>>>>>

[src/rtl/ow_pullup_ctrl.sv]
module ow_pullup_ctrl #(
  parameter int PU_W = 16
) (
  input  logic            clk_i,
  input  logic            rst_ni,
  input  logic            load_i,
  input  logic [PU_W-1:0] ms_i,
  input  logic            start_i,
  input  logic            consume_i,
  input  logic            hw_en_i,
  input  logic            ms_tick_i,
  output logic            pending_o,
  output logic            active_o,
  output logic            done_o,
  output logic            spu_o
);
  logic [PU_W-1:0] req_q;
  logic [PU_W-1:0] left_q;
  logic            active_q;
  logic            spu_q;

  assign pending_o = req_q != '0;
  assign active_o  = active_q;
  assign done_o    = active_q && ms_tick_i && (left_q == PU_W'(1));
  assign spu_o     = spu_q;

  // a fresh load outranks the clear done by the consuming write
  always_ff @(posedge clk_i or negedge rst_ni) begin
    if (!rst_ni) req_q <= '0;
    else if (load_i) req_q <= ms_i;
    else if (consume_i) req_q <= '0;
  end

  always_ff @(posedge clk_i or negedge rst_ni) begin
    if (!rst_ni) begin
      left_q   <= '0;
      active_q <= 1'b0;
      spu_q    <= 1'b0;
    end else if (start_i) begin
      left_q   <= req_q;
      active_q <= 1'b1;
      spu_q    <= hw_en_i;
    end else if (done_o) begin
      left_q   <= '0;
      active_q <= 1'b0;
      spu_q    <= 1'b0;
    end else if (active_q && ms_tick_i) begin
      left_q <= left_q - 1'b1;
    end
  end
endmodule
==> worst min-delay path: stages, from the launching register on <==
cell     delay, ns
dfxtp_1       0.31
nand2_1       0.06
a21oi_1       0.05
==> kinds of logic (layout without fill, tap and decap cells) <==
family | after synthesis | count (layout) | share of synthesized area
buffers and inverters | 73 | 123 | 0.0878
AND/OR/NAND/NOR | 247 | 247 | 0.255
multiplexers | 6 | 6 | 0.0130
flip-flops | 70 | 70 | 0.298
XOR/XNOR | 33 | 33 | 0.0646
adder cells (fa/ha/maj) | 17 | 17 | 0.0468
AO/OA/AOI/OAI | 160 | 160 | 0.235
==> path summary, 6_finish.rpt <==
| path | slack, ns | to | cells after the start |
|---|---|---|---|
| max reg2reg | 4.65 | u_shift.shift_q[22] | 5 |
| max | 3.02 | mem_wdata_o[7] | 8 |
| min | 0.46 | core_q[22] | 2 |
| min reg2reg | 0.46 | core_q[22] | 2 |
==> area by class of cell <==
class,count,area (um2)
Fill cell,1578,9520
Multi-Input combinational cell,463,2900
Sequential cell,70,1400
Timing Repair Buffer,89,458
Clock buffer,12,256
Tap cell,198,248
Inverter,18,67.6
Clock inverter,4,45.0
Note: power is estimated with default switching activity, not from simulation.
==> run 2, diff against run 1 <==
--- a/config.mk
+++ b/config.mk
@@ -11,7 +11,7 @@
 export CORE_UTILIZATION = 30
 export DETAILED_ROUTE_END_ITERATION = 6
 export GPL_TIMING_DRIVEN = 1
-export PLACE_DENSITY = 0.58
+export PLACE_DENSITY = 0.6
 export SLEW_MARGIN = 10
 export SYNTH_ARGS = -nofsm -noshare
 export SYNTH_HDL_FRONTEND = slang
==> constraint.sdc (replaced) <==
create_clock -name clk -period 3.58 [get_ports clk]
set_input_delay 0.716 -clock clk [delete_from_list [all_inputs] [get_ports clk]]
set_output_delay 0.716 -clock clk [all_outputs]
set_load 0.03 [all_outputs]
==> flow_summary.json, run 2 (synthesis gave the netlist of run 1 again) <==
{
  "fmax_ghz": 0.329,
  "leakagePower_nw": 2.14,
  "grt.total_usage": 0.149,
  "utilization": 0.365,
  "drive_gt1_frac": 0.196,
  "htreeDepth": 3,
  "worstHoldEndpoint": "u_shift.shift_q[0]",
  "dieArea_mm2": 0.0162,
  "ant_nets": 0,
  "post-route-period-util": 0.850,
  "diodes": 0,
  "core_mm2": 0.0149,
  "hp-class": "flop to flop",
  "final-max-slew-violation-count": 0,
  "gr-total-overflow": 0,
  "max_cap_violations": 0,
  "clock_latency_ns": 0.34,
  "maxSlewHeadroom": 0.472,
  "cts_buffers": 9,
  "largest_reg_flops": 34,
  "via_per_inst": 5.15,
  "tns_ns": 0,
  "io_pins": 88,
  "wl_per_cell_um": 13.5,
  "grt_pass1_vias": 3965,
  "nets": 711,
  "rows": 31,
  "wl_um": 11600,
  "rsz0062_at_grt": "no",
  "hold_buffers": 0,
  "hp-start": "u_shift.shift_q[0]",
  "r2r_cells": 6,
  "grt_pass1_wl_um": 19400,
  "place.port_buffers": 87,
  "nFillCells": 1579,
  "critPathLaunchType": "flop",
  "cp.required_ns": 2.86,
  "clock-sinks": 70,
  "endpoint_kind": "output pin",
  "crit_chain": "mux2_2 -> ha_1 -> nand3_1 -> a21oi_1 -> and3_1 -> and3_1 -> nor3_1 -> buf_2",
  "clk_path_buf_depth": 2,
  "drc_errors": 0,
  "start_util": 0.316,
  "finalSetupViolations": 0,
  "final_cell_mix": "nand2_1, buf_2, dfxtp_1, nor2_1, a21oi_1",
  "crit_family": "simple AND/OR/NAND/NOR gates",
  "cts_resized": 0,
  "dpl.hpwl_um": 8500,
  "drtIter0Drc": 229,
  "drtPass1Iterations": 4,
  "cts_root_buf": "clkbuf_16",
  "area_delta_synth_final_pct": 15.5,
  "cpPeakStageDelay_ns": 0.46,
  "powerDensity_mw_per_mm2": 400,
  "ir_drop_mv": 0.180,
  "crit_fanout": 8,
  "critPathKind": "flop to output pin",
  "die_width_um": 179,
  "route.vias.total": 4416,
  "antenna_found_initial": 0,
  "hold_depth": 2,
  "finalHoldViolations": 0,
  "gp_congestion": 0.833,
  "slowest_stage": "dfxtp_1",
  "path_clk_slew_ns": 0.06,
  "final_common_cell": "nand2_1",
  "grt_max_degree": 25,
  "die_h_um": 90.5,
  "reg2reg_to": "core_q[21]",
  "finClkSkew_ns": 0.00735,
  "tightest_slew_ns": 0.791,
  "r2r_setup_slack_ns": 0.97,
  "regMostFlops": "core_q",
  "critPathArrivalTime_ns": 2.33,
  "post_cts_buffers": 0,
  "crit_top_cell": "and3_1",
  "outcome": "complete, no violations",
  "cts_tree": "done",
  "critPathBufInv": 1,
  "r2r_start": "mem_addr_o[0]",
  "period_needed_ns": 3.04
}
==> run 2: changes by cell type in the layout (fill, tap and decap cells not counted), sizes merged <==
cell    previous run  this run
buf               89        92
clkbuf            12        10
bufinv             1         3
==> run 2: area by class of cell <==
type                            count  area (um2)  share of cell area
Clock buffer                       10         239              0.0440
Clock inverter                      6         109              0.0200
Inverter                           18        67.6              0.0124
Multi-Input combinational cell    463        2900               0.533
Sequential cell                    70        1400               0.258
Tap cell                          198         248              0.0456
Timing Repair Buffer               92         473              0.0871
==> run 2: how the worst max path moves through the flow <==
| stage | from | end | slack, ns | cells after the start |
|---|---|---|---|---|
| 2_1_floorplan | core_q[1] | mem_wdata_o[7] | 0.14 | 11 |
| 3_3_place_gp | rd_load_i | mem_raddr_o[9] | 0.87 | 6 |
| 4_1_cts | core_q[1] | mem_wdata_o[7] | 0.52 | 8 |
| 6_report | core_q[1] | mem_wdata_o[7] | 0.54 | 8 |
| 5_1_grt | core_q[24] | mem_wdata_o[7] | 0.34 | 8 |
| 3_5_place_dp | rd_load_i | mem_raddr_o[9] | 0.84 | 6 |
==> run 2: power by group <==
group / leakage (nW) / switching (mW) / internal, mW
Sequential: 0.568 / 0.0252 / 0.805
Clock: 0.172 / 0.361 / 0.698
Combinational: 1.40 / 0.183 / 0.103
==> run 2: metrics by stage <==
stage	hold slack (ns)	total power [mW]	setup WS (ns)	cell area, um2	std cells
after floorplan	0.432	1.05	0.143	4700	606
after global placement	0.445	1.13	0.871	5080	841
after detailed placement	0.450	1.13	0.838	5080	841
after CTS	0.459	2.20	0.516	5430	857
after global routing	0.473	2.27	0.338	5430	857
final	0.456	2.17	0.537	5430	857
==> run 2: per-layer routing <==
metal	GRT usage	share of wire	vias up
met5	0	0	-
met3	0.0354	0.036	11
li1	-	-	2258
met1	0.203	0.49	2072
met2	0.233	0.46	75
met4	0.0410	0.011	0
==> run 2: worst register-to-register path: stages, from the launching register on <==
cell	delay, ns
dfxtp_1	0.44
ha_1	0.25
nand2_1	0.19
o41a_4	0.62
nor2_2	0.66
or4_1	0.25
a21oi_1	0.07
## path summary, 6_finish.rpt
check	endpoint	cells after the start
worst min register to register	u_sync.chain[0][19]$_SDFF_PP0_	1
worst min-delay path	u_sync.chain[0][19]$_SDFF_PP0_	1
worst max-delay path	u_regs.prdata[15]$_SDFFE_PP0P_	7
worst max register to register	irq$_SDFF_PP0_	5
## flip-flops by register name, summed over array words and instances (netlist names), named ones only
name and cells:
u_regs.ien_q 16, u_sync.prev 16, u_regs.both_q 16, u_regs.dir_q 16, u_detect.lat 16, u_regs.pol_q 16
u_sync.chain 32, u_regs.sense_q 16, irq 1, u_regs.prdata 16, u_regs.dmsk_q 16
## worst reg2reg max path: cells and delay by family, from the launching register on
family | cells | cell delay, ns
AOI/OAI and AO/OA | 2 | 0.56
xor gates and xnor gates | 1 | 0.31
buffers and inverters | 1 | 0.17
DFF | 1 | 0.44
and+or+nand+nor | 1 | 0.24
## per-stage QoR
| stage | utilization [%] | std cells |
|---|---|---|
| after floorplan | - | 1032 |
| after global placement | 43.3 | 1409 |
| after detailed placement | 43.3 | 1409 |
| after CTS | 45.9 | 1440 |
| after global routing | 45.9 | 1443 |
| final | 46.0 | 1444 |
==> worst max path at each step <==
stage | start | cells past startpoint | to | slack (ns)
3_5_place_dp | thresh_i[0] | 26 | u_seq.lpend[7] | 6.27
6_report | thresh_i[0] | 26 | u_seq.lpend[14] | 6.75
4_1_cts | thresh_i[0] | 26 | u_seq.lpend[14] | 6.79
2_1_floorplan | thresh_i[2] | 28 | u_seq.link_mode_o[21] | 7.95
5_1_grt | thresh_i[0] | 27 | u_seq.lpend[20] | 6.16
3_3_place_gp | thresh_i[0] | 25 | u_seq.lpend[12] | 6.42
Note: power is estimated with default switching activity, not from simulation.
`src/rtl/wseq_pkg.sv`:
```
package wseq_pkg;
  typedef enum logic {S_IDLE, S_RUN} wseq_state_e;

  // distance to the next read position along one axis
  function automatic logic [1:0] skip_step(input logic en, input logic colour,
                                           input logic odd);
    if (!en) return 2'd1;
    if (!colour) return 2'd2;
    return odd ? 2'd3 : 2'd1;
  endfunction
endpackage

```
`src/rtl/wseq_win_chk.sv`:
```
module wseq_win_chk #(
  parameter int YW = 10,
  parameter int XW = 6
) (
  input  logic [YW-1:0] y_start,
  input  logic [YW-1:0] y_end,
  input  logic [XW-1:0] kern,
  output logic          ok
);
  assign ok = (y_end >= y_start) && (kern != '0);
endmodule

```
`src/rtl/wseq_axis.sv`:
```
module wseq_axis #(
  parameter int AW = 10,
  parameter int LW = 11
) (
  input  logic [LW-1:0] idx,
  input  logic [LW-1:0] len,
  input  logic [AW-1:0] base,
  input  logic          rev,
  input  logic          sub_en,
  input  logic          sub_col,
  output logic [AW-1:0] addr,
  output logic [LW-1:0] nxt,
  output logic          last
);
  import wseq_pkg::*;

  logic [1:0]    step;
  logic [LW:0]   step_sum;
  logic [LW-1:0] offs;

  always_comb begin
    step     = skip_step(sub_en, sub_col, idx[0]);
    step_sum = {1'b0, idx} + (LW+1)'(step);
    last     = step_sum >= {1'b0, len};
    nxt      = step_sum[LW-1:0];
    offs     = rev ? (len - idx - LW'(1)) : idx;
    addr     = base + offs[AW-1:0];
  end
endmodule

```
`src/rtl/win_addr_seq.sv`:
```
module win_addr_seq #(
  parameter int NWIN = 4,
  parameter int YW   = 10,
  parameter int XW   = 6,
  localparam int CW  = (NWIN > 1) ? $clog2(NWIN) : 1
) (
  input  logic              clk,
  input  logic              rst,
  input  logic              frame_start,
  input  logic              capture_en,
  input  logic [CW-1:0]     win_cnt,
  input  logic [NWIN*YW-1:0] cfg_ystart,
  input  logic [NWIN*YW-1:0] cfg_yend,
  input  logic [NWIN*XW-1:0] cfg_xstart,
  input  logic [NWIN*XW-1:0] cfg_xkern,
  input  logic              rev_x,
  input  logic              rev_y,
  input  logic              sub_en,
  input  logic              sub_color,
  output logic              addr_valid,
  output logic [YW-1:0]     row_addr,
  output logic [XW-1:0]     col_addr,
  output logic              end_row,
  output logic              end_win,
  output logic              end_frame,
  output logic              busy,
  output logic              cfg_err
);
  import wseq_pkg::*;

  localparam int RLW = YW + 1;
  localparam int CLW = XW + 1;

  wseq_state_e     st_q;
  logic [CW-1:0]   win_q;
  logic [RLW-1:0]  ridx_q, ridx_n, row_len;
  logic [CLW-1:0]  cidx_q, cidx_n, col_len;
  logic [YW-1:0]   ys_q [NWIN];
  logic [YW-1:0]   ye_q [NWIN];
  logic [XW-1:0]   xs_q [NWIN];
  logic [XW-1:0]   xk_q [NWIN];
  logic            rev_x_q, rev_y_q, sub_en_q, sub_col_q;
  logic [NWIN-1:0] ok_now, act_now, run_mask_q;
  logic            start, later, row_last, col_last;
  logic [YW-1:0]   row_a;
  logic [XW-1:0]   col_a;

  for (genvar g = 0; g < NWIN; g++) begin : g_chk
    wseq_win_chk #(.YW(YW), .XW(XW)) u_win_chk (
      .y_start (cfg_ystart[g*YW +: YW]),
      .y_end   (cfg_yend[g*YW +: YW]),
      .kern    (cfg_xkern[g*XW +: XW]),
      .ok      (ok_now[g])
    );
  end

  always_comb begin
    for (int i = 0; i < NWIN; i++) act_now[i] = (i <= int'(win_cnt));
    later = 1'b0;
    for (int i = 0; i < NWIN; i++)
      if (run_mask_q[i] && (i > int'(win_q))) later = 1'b1;
  end

  assign start   = frame_start && capture_en && (st_q == S_IDLE);
  assign row_len = {1'b0, ye_q[win_q]} - {1'b0, ys_q[win_q]} + RLW'(1);
  assign col_len = {1'b0, xk_q[win_q]};
  assign busy    = (st_q == S_RUN);

  wseq_axis #(.AW(YW), .LW(RLW)) u_row_axis (
    .idx(ridx_q), .len(row_len), .base(ys_q[win_q]), .rev(rev_y_q),
    .sub_en(sub_en_q), .sub_col(sub_col_q),
    .addr(row_a), .nxt(ridx_n), .last(row_last)
  );

  wseq_axis #(.AW(XW), .LW(CLW)) u_col_axis (
    .idx(cidx_q), .len(col_len), .base(xs_q[win_q]), .rev(rev_x_q),
    .sub_en(sub_en_q), .sub_col(sub_col_q),
    .addr(col_a), .nxt(cidx_n), .last(col_last)
  );

  // configuration snapshot, no reset needed
  always_ff @(posedge clk) begin
    if (start) begin
      for (int i = 0; i < NWIN; i++) begin
        ys_q[i] <= cfg_ystart[i*YW +: YW];
        ye_q[i] <= cfg_yend[i*YW +: YW];
        xs_q[i] <= cfg_xstart[i*XW +: XW];
        xk_q[i] <= cfg_xkern[i*XW +: XW];
      end
      rev_x_q   <= rev_x;
      rev_y_q   <= rev_y;
      sub_en_q  <= sub_en;
      sub_col_q <= sub_color;
    end
  end

  always_ff @(posedge clk) begin
    if (rst) begin
      st_q       <= S_IDLE;
      win_q      <= '0;
      ridx_q     <= '0;
      cidx_q     <= '0;
      run_mask_q <= '0;
      cfg_err    <= 1'b0;
      addr_valid <= 1'b0;
      row_addr   <= '0;
      col_addr   <= '0;
      end_row    <= 1'b0;
      end_win    <= 1'b0;
      end_frame  <= 1'b0;
    end else begin
      addr_valid <= 1'b0;
      end_row    <= 1'b0;
      end_win    <= 1'b0;
      end_frame  <= 1'b0;
      case (st_q)
        S_IDLE: begin
          if (start) begin
            st_q       <= S_RUN;
            win_q      <= '0;
            ridx_q     <= '0;
            cidx_q     <= '0;
            run_mask_q <= ok_now & act_now;
            if (|(act_now & ~ok_now)) cfg_err <= 1'b1;
          end
        end
        S_RUN: begin
          if (capture_en) begin
            if (!run_mask_q[win_q]) begin
              ridx_q <= '0;
              cidx_q <= '0;
              if (later) win_q <= win_q + CW'(1);
              else       st_q  <= S_IDLE;
            end else begin
              addr_valid <= 1'b1;
              row_addr   <= row_a;
              col_addr   <= col_a;
              end_row    <= col_last;
              end_win    <= col_last && row_last;
              end_frame  <= col_last && row_last && !later;
              if (col_last) begin
                cidx_q <= '0;
                if (row_last) begin
                  ridx_q <= '0;
                  if (later) win_q <= win_q + CW'(1);
                  else       st_q  <= S_IDLE;
                end else begin
                  ridx_q <= ridx_n;
                end
              end else begin
                cidx_q <= cidx_n;
              end
            end
          end
        end
        default: st_q <= S_IDLE;
      endcase
    end
  end
endmodule

```
`config.mk`:
```
export PLATFORM = sky130hd
export DESIGN_NAME = win_addr_seq
export DESIGN_NICKNAME = d
export VERILOG_FILES = /design/src/rtl/wseq_pkg.sv /design/src/rtl/wseq_win_chk.sv /design/src/rtl/wseq_axis.sv /design/src/rtl/win_addr_seq.sv
export SDC_FILE = /design/constraint.sdc
export NUM_CORES = 1
export LEC_CHECK = 0
export BUFFER_PORTS_ARGS = -buffer_cell sky130_fd_sc_hd__buf_2
export CORE_ASPECT_RATIO = 2
export CORE_MARGIN = 3
export CORE_UTILIZATION = 40
export CTS_CLUSTER_DIAMETER = 60
export DETAILED_ROUTE_END_ITERATION = 6
export GPL_TIMING_DRIVEN = 0
export HOLD_SLACK_MARGIN = 0.06
export PLACE_DENSITY = 0.66
export SETUP_SLACK_MARGIN = 0.05
export SLEW_MARGIN = 20
export SYNTH_ARGS = -nofsm -noshare
export SYNTH_HDL_FRONTEND = slang
export SYNTH_SLANG_ARGS = --single-unit
```
`constraint.sdc`:
```
create_clock -name clk -period 5.3 [get_ports clk]
set_input_delay 0 -clock clk [delete_from_list [all_inputs] [get_ports clk]]
set_output_delay 0 -clock clk [all_outputs]
set_load 0.05 [all_outputs]
```
==> flow_metrics.py <==
metrics = {
    "power_and_ir_drop": {
        "cellLeakagePower_nw": 5.78,
        "switchingPower_mw": 1.12,
        "power_frac_clock": 0.333,
        "ir_worst_vdd_v": 0.000289,
        "power.internal_mw": 2.71,
        "p_sw_frac": 0.293,
        "seq_power_share": 0.414,
        "power.total_mw": 3.83,
        "p_comb_frac": 0.252,
        "power_density_mw_per_mm2": 275,
    },
    "yosys": {
        "synthesis.nets": 1129,
        "synth_edf_count": 132,
        "synthTopCellsByArea": "edfxtp_1 (39%), ha_1 (14%), dfxtp_1 (9.4%)",
        "yosysTopAreaCell": "edfxtp_1",
        "syn_avg_cell_area_sq_um": 11.7,
        "ys_async_sr_fraction": 0,
        "yosysWarnings": 0,
        "synth_seq_cells": 180,
        "synth_ff_type": "edfxtp_1",
        "synth_top_family_by_area": "adder cells",
        "netlist_instances": 873,
        "synth_xor_area_frac": 0.0352,
        "synthMuxAreaShare": 0.0742,
        "synth_cell_types": 67,
        "synthTopCellsByCount": "edfxtp_1 (132), ha_1 (111), inv_1 (101)",
        "yosysMostFrequentCell": "edfxtp_1",
        "synth.top_cell.area_share": 0.389,
        "yosysSeqAreaShare": 0.483,
        "synthAdderAreaFrac": 0.150,
        "yosys.area_share.simple": 0.0892,
        "synth-compound-area-share": 0.121,
        "syn_area_sq_mm": 0.0102,
    },
    "clock_network": {
        "cts_sinks": 180,
        "clk_latency_ps": 460,
        "cts_buffer_depth": 2,
        "cts_tree": "built",
        "cts_max_level": 4,
        "cts_buffers": 17,
        "path_clk_slew_ps": 80,
        "clk_root_buffer_cell": "clkbuf_16",
    },
    "hold_path": {
        "holdPathStages": 2,
        "hold_start": "cfg_xstart[18]",
        "worstHoldEndpoint": "xs_q[3][0]$_DFFE_PP_",
        "worstHoldPathType": "in2reg",
    },
    "route": {
        "drtAntennaViolNets": 0,
        "drt-initial-drc-count": 390,
        "dr_total_vias": 8161,
        "via_per_inst": 5.22,
        "first_pass_iters": 5,
        "drt_wl_total_um": 29300,
        "wire_per_inst_um": 18.7,
        "drcViolationCount": 0,
    },
    "global_routing": {
        "grt_pass1_vias": 8615,
        "grtUsageTotal": 0.215,
        "grt_max_degree": 89,
        "antenna_found_initial": 2,
        "grt_first_pass_wirelength_um": 44800,
        "overflow": 0,
    },
    "critical_path": {
        "critPathSlowestCell": "mux4_2",
        "ff2ff_setup_slack_ps": -40,
        "r2r.worst_path.cells": 23,
        "path_buf_inv": 6,
        "cpLargestDelayFamily": "compound AO/OA/AOI/OAI gates",
        "start_kind": "register",
        "cp.arrival_ps": 5680,
        "cp_max_fo": 7,
        "critPathCaptureType": "register",
        "worstSetupPathType": "reg2reg",
        "cp_common_cell": "buf_4",
        "slowest_delay_ps": 540,
        "crit_chain": "buf_6 -> clkbuf_16 -> buf_4 -> mux4_2 -> ha_4 -> ha_1 -> a21o_1 -> a21oi_4 -> xnor2_2 -> ha_1 -> buf_4 -> buf_4 -> xor2_1 -> nand2_1 -> o21ai_0 -> ha_1 -> a41oi_1 -> a31oi_4 -> o41ai_4 -> a2111oi_4 -> buf_4 -> a32o_2 -> a311o_1",
        "r2r_end": "row_addr[9]$_SDFFE_PP0P_",
        "crit_required_ps": 5640,
    },
    "cells_and_area": {
        "n_fill_cell": 2145,
        "syn_to_final_growth_pct": 36.7,
        "fin_nets": 1469,
        "drive_gt1_frac": 0.244,
    },
    "sta": {
        "timing.final.ws_setup_ps": -39.1,
        "skew_ps": 9.70,
        "final_max_slew_viol_count": 0,
        "worst_slew_pin_slew_ps": 1020,
        "post-route-period-util": 1.01,
        "hold_ws_ps": 254,
        "slew_headroom": 0.318,
        "rsz0062_at_grt": "yes",
        "fmaxAchievable_mhz": 187,
        "timing_hold_violations_final": 0,
        "post-route-min-period_ps": 5340,
        "setup_violations": 1,
    },
    "run": {
        "maxCapViolations": 0,
    },
    "floorplan": {
        "dieArea_sq_mm": 0.0276,
        "core-area_sq_mm": 0.0250,
        "die_h_um": 232,
        "initial_core_util": 0.407,
        "die_w_um": 119,
        "io_pins": 160,
        "rows": 82,
    },
    "place": {
        "gp_congestion": 0.849,
        "dpl.hpwl_um": 21200,
        "io_buffer_count": 159,
    },
    "status": {
        "status": "finished, violations left",
        "violations": "setup timing",
    },
}
==> per-stage QoR <==
stage / TNS, ps / cell area [sq um] / util / setup WS [ps] / instances
after floorplan: 0 / 10200 / - / 72.3 / 873
after global placement: -142160 / 11400 / 0.456 / -1150 / 1368
after detailed placement: -11340 / 11500 / 0.458 / -1210 / 1369
after CTS: -63.6 / 13700 / 0.549 / -63.6 / 1555
after global routing: -219 / 13900 / 0.557 / -219 / 1563
final: -39.1 / 13900 / 0.557 / -39.1 / 1564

<<<<<

- **WHAT TO DO**
For this exercise, gather every line of the data that contains the word "Sequential".

- **EXERCISE RESPONSE**
Sequential cell,70,1400
Sequential cell                    70        1400               0.258
Sequential: 0.568 / 0.0252 / 0.805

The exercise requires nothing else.